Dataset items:
- - -
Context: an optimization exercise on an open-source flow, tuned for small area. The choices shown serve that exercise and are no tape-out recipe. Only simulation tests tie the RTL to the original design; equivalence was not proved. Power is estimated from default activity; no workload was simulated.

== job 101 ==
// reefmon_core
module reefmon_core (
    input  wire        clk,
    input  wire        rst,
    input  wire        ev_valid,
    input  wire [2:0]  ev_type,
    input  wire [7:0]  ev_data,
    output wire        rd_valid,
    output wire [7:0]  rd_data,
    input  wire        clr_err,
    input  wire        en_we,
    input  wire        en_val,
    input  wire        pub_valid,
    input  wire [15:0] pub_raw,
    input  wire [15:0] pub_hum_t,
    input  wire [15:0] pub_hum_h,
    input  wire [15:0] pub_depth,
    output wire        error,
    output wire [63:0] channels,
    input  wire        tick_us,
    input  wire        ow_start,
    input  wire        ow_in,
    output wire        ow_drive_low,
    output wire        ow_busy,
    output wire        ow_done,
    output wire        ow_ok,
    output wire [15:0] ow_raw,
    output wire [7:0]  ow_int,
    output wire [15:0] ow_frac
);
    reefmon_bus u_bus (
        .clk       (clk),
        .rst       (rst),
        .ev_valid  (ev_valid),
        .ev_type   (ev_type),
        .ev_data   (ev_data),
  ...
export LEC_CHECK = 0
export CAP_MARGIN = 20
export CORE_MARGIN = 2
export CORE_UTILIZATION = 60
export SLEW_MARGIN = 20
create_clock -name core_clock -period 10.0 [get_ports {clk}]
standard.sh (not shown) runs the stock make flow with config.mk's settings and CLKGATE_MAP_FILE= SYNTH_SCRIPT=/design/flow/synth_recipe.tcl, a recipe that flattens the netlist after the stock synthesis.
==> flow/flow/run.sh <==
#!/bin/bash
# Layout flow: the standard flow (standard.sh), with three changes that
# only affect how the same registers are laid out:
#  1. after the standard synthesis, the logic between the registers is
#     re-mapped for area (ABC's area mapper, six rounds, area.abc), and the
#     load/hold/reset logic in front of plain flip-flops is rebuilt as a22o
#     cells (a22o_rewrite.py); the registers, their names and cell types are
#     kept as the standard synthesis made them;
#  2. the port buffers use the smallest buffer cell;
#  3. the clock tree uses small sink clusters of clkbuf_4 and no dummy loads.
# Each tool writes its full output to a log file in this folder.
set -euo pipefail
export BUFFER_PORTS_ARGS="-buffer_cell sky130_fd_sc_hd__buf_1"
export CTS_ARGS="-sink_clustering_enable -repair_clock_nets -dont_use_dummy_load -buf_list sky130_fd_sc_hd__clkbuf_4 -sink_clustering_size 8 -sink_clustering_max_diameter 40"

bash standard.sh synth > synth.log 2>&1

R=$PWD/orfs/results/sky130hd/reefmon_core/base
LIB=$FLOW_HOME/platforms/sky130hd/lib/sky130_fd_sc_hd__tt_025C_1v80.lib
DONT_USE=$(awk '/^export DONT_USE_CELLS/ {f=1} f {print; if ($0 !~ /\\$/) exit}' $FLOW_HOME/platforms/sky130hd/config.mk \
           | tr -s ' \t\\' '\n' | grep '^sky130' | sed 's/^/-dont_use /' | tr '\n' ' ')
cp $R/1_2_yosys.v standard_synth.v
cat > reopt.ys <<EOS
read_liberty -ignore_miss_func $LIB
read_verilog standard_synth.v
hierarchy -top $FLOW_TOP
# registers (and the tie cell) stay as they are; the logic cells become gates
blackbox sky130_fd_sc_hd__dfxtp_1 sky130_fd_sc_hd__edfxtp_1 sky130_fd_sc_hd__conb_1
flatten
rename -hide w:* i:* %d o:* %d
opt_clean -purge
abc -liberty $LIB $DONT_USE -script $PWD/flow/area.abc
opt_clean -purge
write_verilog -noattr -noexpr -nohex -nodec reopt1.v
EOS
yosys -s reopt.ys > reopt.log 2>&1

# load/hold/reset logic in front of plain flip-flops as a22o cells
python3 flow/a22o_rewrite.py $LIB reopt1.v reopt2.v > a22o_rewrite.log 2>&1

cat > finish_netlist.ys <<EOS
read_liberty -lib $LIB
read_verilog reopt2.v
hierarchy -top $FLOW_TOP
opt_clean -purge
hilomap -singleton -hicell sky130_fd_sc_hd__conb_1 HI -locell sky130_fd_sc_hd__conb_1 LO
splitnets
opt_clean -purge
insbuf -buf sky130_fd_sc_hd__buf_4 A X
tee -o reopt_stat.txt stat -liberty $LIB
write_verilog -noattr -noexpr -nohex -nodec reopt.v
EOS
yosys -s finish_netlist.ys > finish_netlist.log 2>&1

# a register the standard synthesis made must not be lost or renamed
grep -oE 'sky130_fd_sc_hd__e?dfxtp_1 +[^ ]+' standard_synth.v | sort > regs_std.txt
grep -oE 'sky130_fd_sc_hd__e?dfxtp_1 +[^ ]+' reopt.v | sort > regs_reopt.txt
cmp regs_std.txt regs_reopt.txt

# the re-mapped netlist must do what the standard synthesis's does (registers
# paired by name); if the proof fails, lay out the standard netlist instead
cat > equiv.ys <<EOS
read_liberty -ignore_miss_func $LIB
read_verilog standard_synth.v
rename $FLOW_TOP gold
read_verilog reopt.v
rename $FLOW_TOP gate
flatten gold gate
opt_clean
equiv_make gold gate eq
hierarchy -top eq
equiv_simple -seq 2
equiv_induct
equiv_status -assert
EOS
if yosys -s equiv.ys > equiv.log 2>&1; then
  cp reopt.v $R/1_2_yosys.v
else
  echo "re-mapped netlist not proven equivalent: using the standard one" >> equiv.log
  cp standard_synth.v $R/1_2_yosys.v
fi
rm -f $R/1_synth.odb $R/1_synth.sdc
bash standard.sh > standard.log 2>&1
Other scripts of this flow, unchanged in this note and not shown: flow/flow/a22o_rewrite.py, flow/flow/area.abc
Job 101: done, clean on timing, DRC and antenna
- - -
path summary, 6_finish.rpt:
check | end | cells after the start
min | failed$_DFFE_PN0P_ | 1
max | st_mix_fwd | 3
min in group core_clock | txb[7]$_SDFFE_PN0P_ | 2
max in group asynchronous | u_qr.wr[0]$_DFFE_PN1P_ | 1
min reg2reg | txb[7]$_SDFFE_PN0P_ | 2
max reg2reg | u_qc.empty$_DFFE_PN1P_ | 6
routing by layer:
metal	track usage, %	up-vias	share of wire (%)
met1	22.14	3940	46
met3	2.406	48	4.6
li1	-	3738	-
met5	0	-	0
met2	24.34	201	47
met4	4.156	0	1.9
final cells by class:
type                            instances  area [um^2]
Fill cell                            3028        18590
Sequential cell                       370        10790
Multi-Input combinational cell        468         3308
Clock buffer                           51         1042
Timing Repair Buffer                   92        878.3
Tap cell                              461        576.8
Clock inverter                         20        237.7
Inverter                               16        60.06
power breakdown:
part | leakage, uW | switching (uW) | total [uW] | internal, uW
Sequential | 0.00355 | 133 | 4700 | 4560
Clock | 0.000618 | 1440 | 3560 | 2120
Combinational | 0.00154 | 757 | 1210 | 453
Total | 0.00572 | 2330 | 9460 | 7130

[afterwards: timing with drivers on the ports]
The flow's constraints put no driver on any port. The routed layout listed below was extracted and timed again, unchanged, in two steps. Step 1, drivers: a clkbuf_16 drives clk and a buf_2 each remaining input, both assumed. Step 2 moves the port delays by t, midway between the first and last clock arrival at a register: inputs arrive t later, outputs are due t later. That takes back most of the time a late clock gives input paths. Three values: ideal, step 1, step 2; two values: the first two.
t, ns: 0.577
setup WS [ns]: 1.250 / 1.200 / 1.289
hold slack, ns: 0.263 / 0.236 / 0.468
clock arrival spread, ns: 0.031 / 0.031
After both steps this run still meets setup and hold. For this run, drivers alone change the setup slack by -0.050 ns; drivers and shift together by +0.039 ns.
- - -
The task:
Copy out each line from the preceding entries that mentions the word "setup".

Response to this task:
setup WS [ns]: 1.250 / 1.200 / 1.289
After both steps this run still meets setup and hold. For this run, drivers alone change the setup slack by -0.050 ns; drivers and shift together by +0.039 ns.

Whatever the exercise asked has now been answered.